WHAT TO PRODUCE: Give the entries again exactly, every one of them.

---------- DATA

This is an optimization exercise on Yosys and OpenROAD, whose aim is small area and a short achievable clock period, not a production implementation. At most, simulation tests tie the RTL to the original design; equivalence was not proved.

==> inputs of delta <==
// DSP
module DSP(
input clk,
input rst,
input [15:0] dout,
output G2,
output [15:0] o
    );
==> flow/config.mk <==
export PLATFORM = sky130hd
export DESIGN_NAME = DSP
export DESIGN_NICKNAME = DSP
export VERILOG_FILES = /design/flow/design.v
export SDC_FILE = /design/flow/constraint.sdc
export NUM_CORES = 4
export LEC_CHECK = 0
export CAP_MARGIN = 20
export CORE_MARGIN = 2
export CORE_UTILIZATION = 40
export SLEW_MARGIN = 20
==> flow/constraint.sdc <==
create_clock -name core_clock -period 16.0 [get_ports {clk}]
set_input_delay 3.2000 -clock core_clock [delete_from_list [all_inputs] [get_ports {clk}]]
set_output_delay 3.2000 -clock core_clock [all_outputs]
set_load 0.01 [all_outputs]
standard.sh (not shown) runs the stock make flow with config.mk's settings and CLKGATE_MAP_FILE= SYNTH_SCRIPT=/design/flow/synth_recipe.tcl, a recipe that flattens the netlist after the stock synthesis.
==> flow/flow/run.sh <==
#!/bin/bash
# Standard layout (bash standard.sh: the standard flow's own synthesis and ORFS steps), with
# three changes:
# - the port buffers are buf_2 cells instead of the default choice
#   (clkdlybuf4s50_1, a delay cell); every port is still buffered;
# - timing repair aims for 11.9 ns of setup slack at the design's clock period,
#   so the resizer speeds up the critical paths instead of stopping once the
#   16 ns period is met;
# - clock tree synthesis uses a sky130_fd_sc_hd__clkbuf_16 root buffer, sky130_fd_sc_hd__clkbuf_4 sky130_fd_sc_hd__clkbuf_8 buffers below it,
#   and inserts no dummy loads.
# The full output of the layout goes to standard.log.
set -euo pipefail
export BUFFER_PORTS_ARGS="-buffer_cell sky130_fd_sc_hd__buf_2"
export SETUP_SLACK_MARGIN=11.9
export CTS_ARGS="-sink_clustering_enable -repair_clock_nets -root_buf sky130_fd_sc_hd__clkbuf_16 -buf_list {sky130_fd_sc_hd__clkbuf_4 sky130_fd_sc_hd__clkbuf_8} -dont_use_dummy_load"
bash standard.sh > standard.log 2>&1
==> harbor (differences from delta) <==
==> flow/flow/run.sh (replaced) <==
#!/bin/bash
# Standard layout (bash standard.sh: the standard flow's own synthesis and ORFS steps), with
# three changes:
# - the port buffers are buf_2 cells instead of the default choice
#   (clkdlybuf4s50_1, a delay cell); every port is still buffered;
# - timing repair aims for 12.0 ns of setup slack at the design's clock period,
#   so the resizer speeds up the critical paths instead of stopping once the
#   16 ns period is met;
# - clock tree synthesis uses a sky130_fd_sc_hd__clkbuf_16 root buffer, sky130_fd_sc_hd__clkbuf_8 buffers below it,
#   and inserts no dummy loads.
# The full output of the layout goes to standard.log.
set -euo pipefail
export BUFFER_PORTS_ARGS="-buffer_cell sky130_fd_sc_hd__buf_2"
export SETUP_SLACK_MARGIN=12.0
export CTS_ARGS="-sink_clustering_enable -repair_clock_nets -root_buf sky130_fd_sc_hd__clkbuf_16 -buf_list {sky130_fd_sc_hd__clkbuf_8} -dont_use_dummy_load"
bash standard.sh > standard.log 2>&1
==> garnet (differences from delta) <==
==> flow/flow/run.sh (replaced) <==
#!/bin/bash
# Standard layout (bash standard.sh: the standard flow's own synthesis and ORFS steps), with
# three changes:
# - the port buffers are buf_2 cells instead of the default choice
#   (clkdlybuf4s50_1, a delay cell); every port is still buffered;
# - timing repair aims for 11.9 ns of setup slack at the design's clock period,
#   so the resizer speeds up the critical paths instead of stopping once the
#   16 ns period is met;
# - clock tree synthesis uses a sky130_fd_sc_hd__clkbuf_16 root buffer, sky130_fd_sc_hd__clkbuf_8 buffers below it,
#   and inserts no dummy loads.
# The full output of the layout goes to standard.log.
set -euo pipefail
export BUFFER_PORTS_ARGS="-buffer_cell sky130_fd_sc_hd__buf_2"
export SETUP_SLACK_MARGIN=11.9
export CTS_ARGS="-sink_clustering_enable -repair_clock_nets -root_buf sky130_fd_sc_hd__clkbuf_16 -buf_list {sky130_fd_sc_hd__clkbuf_8} -dont_use_dummy_load"
bash standard.sh > standard.log 2>&1
==> comparison table <==
|  | garnet | harbor | delta |
|---|---|---|---|
| Outcome | complete, no violations | complete, no violations | complete, no violations |
| Cell area after layout | 6750 sq um | 6950 sq um | 6750 sq um |
| Final min period | 4.04 ns | 3.99 ns | 4.04 ns |
| Overall Global Routing Usage | 12.8% | 12.8% | 12.8% |
| Sequential Area | 3300 sq um | 3310 sq um | 3300 sq um |
| Placed Instance Area | 6400 sq um | 6440 sq um | 6400 sq um |
| CP endpoint kind | flip-flop | output port | flip-flop |
| Ratio of cells with drive above 1 in the final layout | 14.1% | 18.3% | 14.1% |
| Slowest stage cell on the critical path | fa_2 | dfxtp_1 | fa_2 |
| Setup slack of the worst register-to-register path | 12.02 ns | 12.15 ns | 12.02 ns |
| Final Worst Setup Slack | 11.96 ns | 12.01 ns | 11.96 ns |
| Detailed Route Iter0 Violations | 111 | 118 | 111 |
| Insertion delay of the later-clocked pin in the worst-skew pair | 0.36 ns | 0.37 ns | 0.36 ns |
| Clock-cell share | 3.63% | 3.53% | 3.63% |
| Number of cells on the critical path | 6 | 1 | 6 |
| Non-Filler Instances | 737 | 742 | 737 |
| Hold WS | 0.314 ns | 0.307 ns | 0.314 ns |
| Fmax | 247 MHz | 251 MHz | 247 MHz |
| Worst Path Arrival | 4.26 ns | 0.79 ns | 4.26 ns |
| Avg WL per Cell | 12.6 um | 12.8 um | 12.6 um |
| Gates resized, CTS repair | 7 | 8 | 7 |
| Fillers | 1333 | 1326 | 1333 |
| Routed via count divided by cell count | 4.59 | 4.68 | 4.59 |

--------------------

SOLUTION:
This is an optimization exercise on Yosys and OpenROAD, whose aim is small area and a short achievable clock period, not a production implementation. At most, simulation tests tie the RTL to the original design; equivalence was not proved.

==> inputs of delta <==
// DSP
module DSP(
input clk,
input rst,
input [15:0] dout,
output G2,
output [15:0] o
    );
==> flow/config.mk <==
export PLATFORM = sky130hd
export DESIGN_NAME = DSP
export DESIGN_NICKNAME = DSP
export VERILOG_FILES = /design/flow/design.v
export SDC_FILE = /design/flow/constraint.sdc
export NUM_CORES = 4
export LEC_CHECK = 0
export CAP_MARGIN = 20
export CORE_MARGIN = 2
export CORE_UTILIZATION = 40
export SLEW_MARGIN = 20
==> flow/constraint.sdc <==
create_clock -name core_clock -period 16.0 [get_ports {clk}]
set_input_delay 3.2000 -clock core_clock [delete_from_list [all_inputs] [get_ports {clk}]]
set_output_delay 3.2000 -clock core_clock [all_outputs]
set_load 0.01 [all_outputs]
standard.sh (not shown) runs the stock make flow with config.mk's settings and CLKGATE_MAP_FILE= SYNTH_SCRIPT=/design/flow/synth_recipe.tcl, a recipe that flattens the netlist after the stock synthesis.
==> flow/flow/run.sh <==
#!/bin/bash
# Standard layout (bash standard.sh: the standard flow's own synthesis and ORFS steps), with
# three changes:
# - the port buffers are buf_2 cells instead of the default choice
#   (clkdlybuf4s50_1, a delay cell); every port is still buffered;
# - timing repair aims for 11.9 ns of setup slack at the design's clock period,
#   so the resizer speeds up the critical paths instead of stopping once the
#   16 ns period is met;
# - clock tree synthesis uses a sky130_fd_sc_hd__clkbuf_16 root buffer, sky130_fd_sc_hd__clkbuf_4 sky130_fd_sc_hd__clkbuf_8 buffers below it,
#   and inserts no dummy loads.
# The full output of the layout goes to standard.log.
set -euo pipefail
export BUFFER_PORTS_ARGS="-buffer_cell sky130_fd_sc_hd__buf_2"
export SETUP_SLACK_MARGIN=11.9
export CTS_ARGS="-sink_clustering_enable -repair_clock_nets -root_buf sky130_fd_sc_hd__clkbuf_16 -buf_list {sky130_fd_sc_hd__clkbuf_4 sky130_fd_sc_hd__clkbuf_8} -dont_use_dummy_load"
bash standard.sh > standard.log 2>&1
==> harbor (differences from delta) <==
==> flow/flow/run.sh (replaced) <==
#!/bin/bash
# Standard layout (bash standard.sh: the standard flow's own synthesis and ORFS steps), with
# three changes:
# - the port buffers are buf_2 cells instead of the default choice
#   (clkdlybuf4s50_1, a delay cell); every port is still buffered;
# - timing repair aims for 12.0 ns of setup slack at the design's clock period,
#   so the resizer speeds up the critical paths instead of stopping once the
#   16 ns period is met;
# - clock tree synthesis uses a sky130_fd_sc_hd__clkbuf_16 root buffer, sky130_fd_sc_hd__clkbuf_8 buffers below it,
#   and inserts no dummy loads.
# The full output of the layout goes to standard.log.
set -euo pipefail
export BUFFER_PORTS_ARGS="-buffer_cell sky130_fd_sc_hd__buf_2"
export SETUP_SLACK_MARGIN=12.0
export CTS_ARGS="-sink_clustering_enable -repair_clock_nets -root_buf sky130_fd_sc_hd__clkbuf_16 -buf_list {sky130_fd_sc_hd__clkbuf_8} -dont_use_dummy_load"
bash standard.sh > standard.log 2>&1
==> garnet (differences from delta) <==
==> flow/flow/run.sh (replaced) <==
#!/bin/bash
# Standard layout (bash standard.sh: the standard flow's own synthesis and ORFS steps), with
# three changes:
# - the port buffers are buf_2 cells instead of the default choice
#   (clkdlybuf4s50_1, a delay cell); every port is still buffered;
# - timing repair aims for 11.9 ns of setup slack at the design's clock period,
#   so the resizer speeds up the critical paths instead of stopping once the
#   16 ns period is met;
# - clock tree synthesis uses a sky130_fd_sc_hd__clkbuf_16 root buffer, sky130_fd_sc_hd__clkbuf_8 buffers below it,
#   and inserts no dummy loads.
# The full output of the layout goes to standard.log.
set -euo pipefail
export BUFFER_PORTS_ARGS="-buffer_cell sky130_fd_sc_hd__buf_2"
export SETUP_SLACK_MARGIN=11.9
export CTS_ARGS="-sink_clustering_enable -repair_clock_nets -root_buf sky130_fd_sc_hd__clkbuf_16 -buf_list {sky130_fd_sc_hd__clkbuf_8} -dont_use_dummy_load"
bash standard.sh > standard.log 2>&1
==> comparison table <==
|  | garnet | harbor | delta |
|---|---|---|---|
| Outcome | complete, no violations | complete, no violations | complete, no violations |
| Cell area after layout | 6750 sq um | 6950 sq um | 6750 sq um |
| Final min period | 4.04 ns | 3.99 ns | 4.04 ns |
| Overall Global Routing Usage | 12.8% | 12.8% | 12.8% |
| Sequential Area | 3300 sq um | 3310 sq um | 3300 sq um |
| Placed Instance Area | 6400 sq um | 6440 sq um | 6400 sq um |
| CP endpoint kind | flip-flop | output port | flip-flop |
| Ratio of cells with drive above 1 in the final layout | 14.1% | 18.3% | 14.1% |
| Slowest stage cell on the critical path | fa_2 | dfxtp_1 | fa_2 |
| Setup slack of the worst register-to-register path | 12.02 ns | 12.15 ns | 12.02 ns |
| Final Worst Setup Slack | 11.96 ns | 12.01 ns | 11.96 ns |
| Detailed Route Iter0 Violations | 111 | 118 | 111 |
| Insertion delay of the later-clocked pin in the worst-skew pair | 0.36 ns | 0.37 ns | 0.36 ns |
| Clock-cell share | 3.63% | 3.53% | 3.63% |
| Number of cells on the critical path | 6 | 1 | 6 |
| Non-Filler Instances | 737 | 742 | 737 |
| Hold WS | 0.314 ns | 0.307 ns | 0.314 ns |
| Fmax | 247 MHz | 251 MHz | 247 MHz |
| Worst Path Arrival | 4.26 ns | 0.79 ns | 4.26 ns |
| Avg WL per Cell | 12.6 um | 12.8 um | 12.6 um |
| Gates resized, CTS repair | 7 | 8 | 7 |
| Fillers | 1333 | 1326 | 1333 |
| Routed via count divided by cell count | 4.59 | 4.68 | 4.59 |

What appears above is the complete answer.